A few months later (March) it all came crumbling down due to health issues and two months later I lost my job. Here I was.. feeling like I had failed again. Looking back I no longer look at it that way. I was forced on a different path and had to put in the work to get better. I now see it as something that was necessary to bring me to the point where I am today. A redirection I might say. I’ve changed so much this past year. I managed to build healthy habits and let go of unhealthy ones. This includes unhealthy relationships with family and friends, resulting in removing some of them from my life. I became both mentally and physically stronger. My self worth, self esteem and self love improved. I got somewhat calmer, especially once I surrendered to the transformation, which initially felt like a curse. Along the way I met some inspiring people. People who reminded me of parts of myself I had completely forgotten about. Someone even helped me discover a side of myself I didn’t know I had in me. I’m so thankful for these people.

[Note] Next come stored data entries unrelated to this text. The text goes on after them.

$ cat src/rtl/shift_pkg.sv
// Shared constants and state encoding for the iterative right shifter.
package shift_pkg;

  localparam int unsigned SHIFT_WIDTH = 32;
  localparam int unsigned SHIFT_AMT_W = 5;

  typedef enum logic [1:0] {IDLE, SHIFT, DONE} shift_state_t;

endpackage

$ cat src/rtl/shift_right_step.sv
// One power-of-two stage of a right shifter: shifts by 2^i_stage, filling
// vacated upper bits with i_fill, or passes data through when disabled.
module shift_right_step
  import shift_pkg::*;
#(
  parameter  int unsigned WIDTH = SHIFT_WIDTH,
  localparam int unsigned AMT_W = $clog2(WIDTH)
) (
  input  logic [WIDTH-1:0] i_data,
  input  logic [AMT_W-1:0] i_stage,
  input  logic             i_fill,
  input  logic             i_enable,
  output logic [WIDTH-1:0] o_data_c
);

  logic [AMT_W-1:0] w_dist;
  logic [WIDTH-1:0] w_fill_mask;

  // 2^stage never exceeds WIDTH/2, so it fits in AMT_W bits.
  assign w_dist      = AMT_W'(1) << i_stage;
  assign w_fill_mask = ~({WIDTH{1'b1}} >> w_dist);

  assign o_data_c = i_enable ? ((i_data >> w_dist) | (i_fill ? w_fill_mask : '0))
                             : i_data;

endmodule

$ cat src/rtl/seq_shift_right.sv
// Iterative logical/arithmetic right shifter, one power-of-two stage per clock.
// Define SEQ_SHIFT_SKIP_EN to visit only the set bits of the shift amount.
module seq_shift_right
  import shift_pkg::*;
#(
  parameter  int unsigned WIDTH = SHIFT_WIDTH,
  localparam int unsigned AMT_W = $clog2(WIDTH)
) (
  input  logic             clk,
  input  logic             reset,
  input  logic             in_valid,
  output logic             in_ready,
  input  logic [WIDTH-1:0] in_data,
  input  logic [AMT_W-1:0] in_amount,
  input  logic             in_arith,
  output logic             out_valid,
  input  logic             out_ready,
  output logic [WIDTH-1:0] out_data
);

  shift_state_t     r_state;
  shift_state_t     w_state_nxt;
  logic [WIDTH-1:0] r_data;
  logic [WIDTH-1:0] r_out;
  logic [AMT_W-1:0] r_amt;
  logic             r_fill;
  logic             w_accept;
  logic             w_last;
  logic             w_step_en;
  logic [AMT_W-1:0] w_step_idx;
  logic [WIDTH-1:0] w_step;

  assign w_accept = in_valid && in_ready;
  assign out_data = r_out;

`ifdef SEQ_SHIFT_SKIP_EN
  // Stage selection: lowest remaining set bit of the amount.
  always_comb begin
    w_step_idx = '0;
    for (int i = int'(AMT_W) - 1; i >= 0; i--) begin
      if (r_amt[i]) w_step_idx = AMT_W'(i);
    end
  end

  assign w_step_en = (r_amt != '0);
  assign w_last    = ((r_amt & (r_amt - AMT_W'(1))) == '0);
`else
  logic [AMT_W-1:0] r_stage;

  assign w_step_idx = r_stage;
  assign w_step_en  = r_amt[r_stage];
  assign w_last     = (r_stage == AMT_W'(AMT_W - 1));
`endif

  shift_right_step #(
    .WIDTH (WIDTH)
  ) u_step (
    .i_data   (r_data),
    .i_stage  (w_step_idx),
    .i_fill   (r_fill),
    .i_enable (w_step_en),
    .o_data_c (w_step)
  );

  // State register.
  always_ff @(posedge clk or posedge reset) begin
    if (reset) r_state <= IDLE;
    else       r_state <= w_state_nxt;
  end

  // Next-state logic.
  always_comb begin
    w_state_nxt = r_state;
    case (r_state)
      IDLE: begin
        if (in_valid) begin
`ifdef SEQ_SHIFT_SKIP_EN
          w_state_nxt = (in_amount == '0) ? DONE : SHIFT;
`else
          w_state_nxt = SHIFT;
`endif
        end
      end
      SHIFT:   if (w_last) w_state_nxt = DONE;
      DONE:    if (out_ready) w_state_nxt = IDLE;
      default: w_state_nxt = IDLE;
    endcase
  end

  // Handshake outputs decoded from state.
  always_comb begin
    in_ready  = (r_state == IDLE);
    out_valid = (r_state == DONE);
  end

  // Datapath: capture operands at accept, step in SHIFT, latch result on exit.
  always_ff @(posedge clk or posedge reset) begin
    if (reset) begin
      r_data  <= '0;
      r_out   <= '0;
      r_amt   <= '0;
      r_fill  <= 1'b0;
`ifndef SEQ_SHIFT_SKIP_EN
      r_stage <= '0;
`endif
    end else begin
      case (r_state)
        IDLE: begin
          if (w_accept) begin
            r_data <= in_data;
            r_amt  <= in_amount;
            r_fill <= in_arith & in_data[WIDTH-1];
`ifdef SEQ_SHIFT_SKIP_EN
            if (in_amount == '0) r_out <= in_data;
`else
            r_stage <= '0;
`endif
          end
        end
        SHIFT: begin
          r_data <= w_step;
`ifdef SEQ_SHIFT_SKIP_EN
          r_amt <= r_amt & (r_amt - AMT_W'(1));
`else
          r_stage <= r_stage + AMT_W'(1);
`endif
          if (w_last) r_out <= w_step;
        end
        default: ;
      endcase
    end
  end

endmodule

$ cat config.mk
export PLATFORM = sky130hd
export DESIGN_NAME = seq_shift_right
export DESIGN_NICKNAME = d
export VERILOG_FILES = /design/src/rtl/shift_pkg.sv /design/src/rtl/shift_right_step.sv /design/src/rtl/seq_shift_right.sv
export SDC_FILE = /design/constraint.sdc
export NUM_CORES = 1
export LEC_CHECK = 0
export BUFFER_PORTS_ARGS = -buffer_cell sky130_fd_sc_hd__buf_4
export CAP_MARGIN = 20
export CORE_UTILIZATION = 50
export CTS_CLUSTER_SIZE = 10
export DETAILED_ROUTE_END_ITERATION = 12
export PLACE_DENSITY_LB_ADDON = 0.05
export SETUP_SLACK_MARGIN = 0.1
export SYNTH_ARGS = -nofsm -noshare
export SYNTH_HDL_FRONTEND = slang
export SYNTH_SLANG_ARGS = --single-unit
$ cat constraint.sdc
create_clock -name clk -period 3.6 [get_ports clk]
set_input_delay 0.18 -clock clk [delete_from_list [all_inputs] [get_ports clk]]
set_output_delay 0.18 -clock clk [all_outputs]
set_load 0.02 [all_outputs]
== Yosys cells after proc, flatten, opt, wreduce, memory -nomap -nowiden ==
Cells that the tools add are included.
Widths: inputs -> output; s select.

* Input bits: 42
* Register bits after elaboration: 77
* Logic and storage cells: 40
* Output and inout bits: 34

* Add/subtract/negate cells: 1
* Order comparisons: 1
* Multiplexer cells: 12
* Eq/ne operators: 7
* Shift-type cells: 3
* Reduce and logical (&&, ||, !) cells: 7
* Bitwise gates (word level): 3

{| class="wikitable"
|+ Operator list
! cell !! count
|-
| $mux 32 || 3
|-
| $pmux 32 s2 || 1
|-
| $not 32->32 || 1
|-
| $or 32x32->32 || 1
|-
| $shr 32x5->32 || 1
|-
| $shr 32x5->32 const A || 1
|-
| $pmux 5 s2 || 1
|-
| $mux 2 || 3
|-
| $pmux 2 s3 || 1
|-
| $reduce_and 2->1 || 3
|-
| $add 5x1->5 const B || 1
|-
| $eq 5x3->1 const B || 1
|-
| $lt 5x4->1 const B || 1
|-
| $mux 5 || 1
|-
| $shl 1x5->5 const A || 1
|-
| $ne 2x1->1 const B || 2
|-
| $ne 2x2->1 const B || 2
|-
| $bmux 1 s3 || 1
|-
| $reduce_and 3->1 || 1
|-
| $eq 2x1->1 const B || 1
|-
| $eq 2x2->1 const B || 1
|-
| $logic_not 2->1 || 1
|-
| $reduce_bool 2->1 || 1
|-
| $and 1x1->1 || 1
|-
| 2 further kinds || 2
|}

== Depth between registers and ports, before layout ==
* Depth after elaboration: 7
* Gate-level depth with buffers: 10
* Mapped depth without buffers: 6

== By module ==
Synthesis repeated with hierarchy kept, for this count alone.

* Cells, all modules: 544
* Area, all modules: 5046.1 um^2

{| class="wikitable"
|+ Modules (own cells, without submodules)
! module !! cells an instance !! area each (um^2) !! times used !! sequential area each (um^2)
|-
| seq_shift_right || 264 || 3175.5 || 1 || 1926.8
|-
| shift_right_step || 280 || 1870.5 || 1 || 0.0
|}

== Least setup slack after synthesis ==
OpenSTA, ideal clock, no wires.

* Kind: reg-to-reg
* From: register r_stage[0]
* To: register r_out[8], in the netlist out_data[8]
* Stages on the path, launching flop included: 11
* Data required time: 3.484 ns
* Library setup time: 0.116 ns
* Arrival: 1.984 ns
* Path slack: 1.500 ns
* Clock period less this slack: 2.100 ns
* Path buffers: 5
* Cells stage by stage: dfrtp_1 buf_2 buf_4 inv_1 clkbuf_1 ha_1 and3_1 clkbuf_1 clkbuf_1 nand3_1 o311ai_0

* Cells in the longest elaborated chain, start to end: 6
* Elaborated cells on any way between the ends: 11
* Those cells by class: eq/ne (1); shift (3); mux (4); bitwise (2); reduce/logical (1)

{| class="wikitable"
|+ RTL lines
! what !! line !! source
|-
| start, declared || seq_shift_right.sv:48 || <nowiki>logic [AMT_W-1:0] r_stage;</nowiki>
|-
| start signal, assigned || seq_shift_right.sv:125 || <nowiki>r_stage <= r_stage + AMT_W'(1);</nowiki>
|-
| $shl 1x5->5 || shift_right_step.sv:20 || <nowiki>assign w_dist = AMT_W'(1) << i_stage;</nowiki>
|-
| $shr 32x5->32 || shift_right_step.sv:21 || <nowiki>assign w_fill_mask = ~({WIDTH{1'b1}} >> w_dist);</nowiki>
|-
| $not 32->32 || shift_right_step.sv:21 ||
|-
| $mux 32 || shift_right_step.sv:23 || <nowiki>assign o_data_c = i_enable ? ((i_data >> w_dist) | (i_fill ? w_fill_mask : '0))</nowiki>
|-
| $or 32x32->32 || shift_right_step.sv:23 ||
|-
| $mux 32 || shift_right_step.sv:23 ||
|-
| end signal, assigned || seq_shift_right.sv:127 || <nowiki>if (w_last) r_out <= w_step;</nowiki>
|-
| end, declared || seq_shift_right.sv:24 || <nowiki>logic [WIDTH-1:0] r_out;</nowiki>
|}

Parallel ways exist; a longest one is shown, timed or not. The select of a mux whose other input is x is not followed.
A chain may end at the register's enable or synchronous reset.

== Final worst setup path ==
* From: register r_stage[2]
* To: register r_out[30], in the netlist out_data[30]

The elaborated chain is that of the path after synthesis.

==> reports/qor.csv <==
stage,metric,value,unit
timing,tightest_slew,904.8,ps
clocking,cts_sinks,77,
placement,gp_congestion,1.010,
placement,portBuffers,75,
clocking,max-clock-path-buffers,2,
logic_synthesis,yosysWarnings,0,
timing,worst_hold_slack,-1.708,ps
pwr,power.leakage,0.002648,uW
clocking,clk_latency,380,ps
worst_setup_path,start_kind,flop,
logic_synthesis,synth-edff-count,0,
floorplanning,coreArea,0.009910,mm^2
clocking,cts-buffers-inserted,9,
floorplanning,die_y,103.7,um
layout,nFillCells,901,
detailed_routing,drcViolationCount,0,
detailed_routing,wl_per_cell,24.02,um
detailed_routing,via_per_inst,6.723,
layout,final_cell_mix,"buf_4, nand2_1, dfrtp_1",
clocking,htreeDepth,3,
logic_synthesis,ys_ff_latch,77,
detailed_routing,first_pass_iters,6,
outcome,status,finished with violations,
global_route,overflow,0,
placement,dpl.cell_count,785,
pwr,powerDensity,1171,mW/mm^2
pwr,ir_drop,728.2,uV
clocking,cts-root-buf,clkbuf_8,
timing,finalSetupTns,0,ps
clocking,cts_setup_buffers,0,
layout,utilization,61.30,%
clocking,clkTransAtPathRegs,80,ps
clocking,cts_resized,0,
layout,synthToLayoutAreaGrowth,17.47,%
run,cap_violations,0,
logic_synthesis,synth_cell_type_count,69,
detailed_routing,drt_iter0_markers,607,
floorplanning,die_w,103.7,um
logic_synthesis,synthesis.instances,610,
floorplanning,start_util,52.18,%
worst_setup_path,cp_max_fo,22,
worst_setup_path,required,3880,ps
layout,seq_area,0.001927,mm^2
layout,final_cells,805,
floorplanning,rows,36,
global_route,grt_max_degree,41,
timing,skew,12.12,ps
detailed_routing,drt-total-wl,19340,um
worst_hold_path,min_path_type,in -> reg,
logic_synthesis,synth_seq_area_share,37.26,%
worst_setup_path,r2r_start,r_stage[2]$_DFFE_PP0P_,
worst_setup_path,arrival,3150,ps
layout,layout_commonest_cell,buf_4,
layout,multi_input_area,0.002943,mm^2
timing,fmax,348.9,MHz
worst_setup_path,rr_endpoint,out_data[30]$_DFFE_PP0P_,
detailed_routing,drtAntennaViolNets,0,
timing,hold_viol_final,3,
floorplanning,boundaryPins,76,
layout,drive_gt1_share,22.62,%
global_route,grt_antenna_before_repair,0,
timing,setup_viol,0,
layout,n_antenna_cell,0,
worst_setup_path,rrSetupSlack,730,ps
logic_synthesis,async_reset_ff_share,100.0,%
timing,slew_headroom,39.68,%
logic_synthesis,avgSynthCellArea,8.477,um^2
floorplanning,die_area,0.01075,mm^2
layout,nets,711,
logic_synthesis,synth_fp_nets,654,
logic_synthesis,syn_area,0.005171,mm^2
timing,period_share,79.62,%
worst_setup_path,crit_start,r_stage[2]$_DFFE_PP0P_,
logic_synthesis,synthFlopType,dfrtp_1,
worst_setup_path,r2r_cells,5,
global_route,grt_util_all_layers,36.54,%
detailed_routing,vias,5412,
timing,rsz0062_at_grt,no,
outcome,violations,negative hold slack,
global_route,grt_first_pass_wirelength,30390,um
worst_setup_path,critPathCapture,out_data[30]$_DFFE_PP0P_,
placement,hpwl,13220,um
clocking,tritoncts,built,
timing,finalCriticalPeriod,2866,ps
global_route,grt_pass1_vias,5319,
worst_setup_path,end_kind,flop,
timing,slew_violations,0,
worst_setup_path,criticalPathCategory,reg -> reg,
## Yosys cell counts, types with 3 or more instances
cell,count,area (um^2)
nand2_1,87,326.6
dfrtp_1,77,1927
o21ai_0,61,305.3
nor2_1,41,153.9
clkbuf_1,32,120.1
a21oi_1,29,145.1
nand3_1,26,130.1
buf_2,16,80.08
a22oi_1,15,112.6
and3_1,14,87.58
mux2_2,13,146.4
nor3_1,12,60.06
a31oi_1,11,68.82
mux2i_1,11,110.1
o211ai_1,10,75.07
o22ai_1,10,62.56
o31ai_1,10,75.07
a32oi_1,9,78.83
inv_1,9,33.78
nand2b_1,7,43.79
mux4_2,6,135.1
nor2b_1,6,37.54
a211oi_1,5,37.54
a21o_1,5,37.54
buf_1,5,18.77
a221o_1,4,40.04
a221oi_1,4,35.03
buf_6,4,45.04
nand4_1,4,25.02
a22o_1,3,26.28
a32o_1,3,30.03
nand3b_1,3,22.52
nor3b_1,3,22.52
o221ai_1,3,26.28
o2bb2ai_1,3,26.28
o311ai_0,3,26.28
or2_2,3,18.77
## stage by stage
| stage | power, uW | hold WS (ps) | area, um^2 | setup slack [ps] |
|---|---|---|---|---|
| finish | 7116 | -1.708 | 6075 | 733.5 |
| CTS | 6979 | 2.016 | 6075 | 790.7 |
| floorplan | 4749 | 285.4 | 5171 | 1453 |
| global route | 7496 | 7.704 | 6075 | 558.3 |
| global placement | 6231 | 293.2 | 5833 | 855.1 |
| detailed placement | 6275 | 315.0 | 5833 | 804.7 |
## worst max-delay path, cell delays in order (launching register included)
cell,delay [ps]
dfrtp_1,750
nor3b_1,670
and3_1,840
buf_4,230
nand2_1,60
o21ai_0,220
## final cells by class
| cell class | instances | share of cell area, % |
|---|---|---|
| clock buffers | 11 | 2.328 |
| clock inverters | 5 | 0.9887 |
| inverters | 10 | 0.6385 |
| multi-input cells | 464 | 48.44 |
| flip-flops and latches | 77 | 31.72 |
| well taps | 133 | 2.739 |
| repair buffers | 105 | 13.14 |
## flip-flops by register name (all words and copies together) (netlist names)
name      flops
out_data     32
r_data       32
r_amt         5
r_stage       5
r_state       2
r_fill        1
## how the worst min path moves through the flow
stage	to	cells past startpoint	start
floorplan	r_amt[0]$_DFFE_PP0P_	2	in_amount[0]
detailed placement	out_data[11]$_DFFE_PP0P_	2	reset
CTS	r_amt[1]$_DFFE_PP0P_	3	in_amount[1]
global route	r_amt[1]$_DFFE_PP0P_	3	in_amount[1]
global placement	out_data[11]$_DFFE_PP0P_	2	reset
finish	r_amt[0]$_DFFE_PP0P_	3	in_amount[0]
## cell families after synthesis
group / synth area share, %
buffers and inverters: 6.121
adders and majority gates: 0.4838
DFF: 37.26
and+or+nand+nor: 20.42
xor gates and xnor gates: 0.1694
AOI/OAI and AO/OA: 27.97
muxes: 7.573
## timing repair
item	4_1_cts	5_1_grt
hold buffers	4	0
setup endpoints to repair	0	0
endpoints found under the hold margin	42	0
## report_power, final
part           internal (uW)  switching (uW)  leakage [uW]
sequential              1280             676      0.000948
combinational           1720            2740       0.00160
clock                    341             362     0.0000995
## routing by layer
metal	part of all wire, %	vias to the layer above	global-route usage [%]	wire length, um
met5	0	-	0	0
met4	3.1	0	15.41	605
met3	9.9	54	7.111	1912
met2	46	351	56.71	8875
met1	41	2614	49.94	7944
li1	-	2393	-	-
Note: power is estimated with default switching activity, not from simulation.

This past year I also learned about trauma and its effects on our bodies. I came to realize that I still have some work to do there. And I will! I just have to find the right way for me and the money to do this. Losing my job hasn’t exactly been easy financially, but I trust that everything will work out as it should. Working out like I have been these past 10 months is a good start, I believe.
I’m getting ready to go back to work. This time I really hope and pray it’s more in alignment with the path that I’m supposed to be on. I’m now fully aware that last year when I started my new job the warning signs were there. I ignored them and then my body forced me to stop. One of the many lessons learned this past year! Lessons I clearly needed to make the necessary changes in my life.
Astrology played a huge part in this transformation, and although my knowledge in Human Design is minimal, both made me understand and trust this journey a bit better.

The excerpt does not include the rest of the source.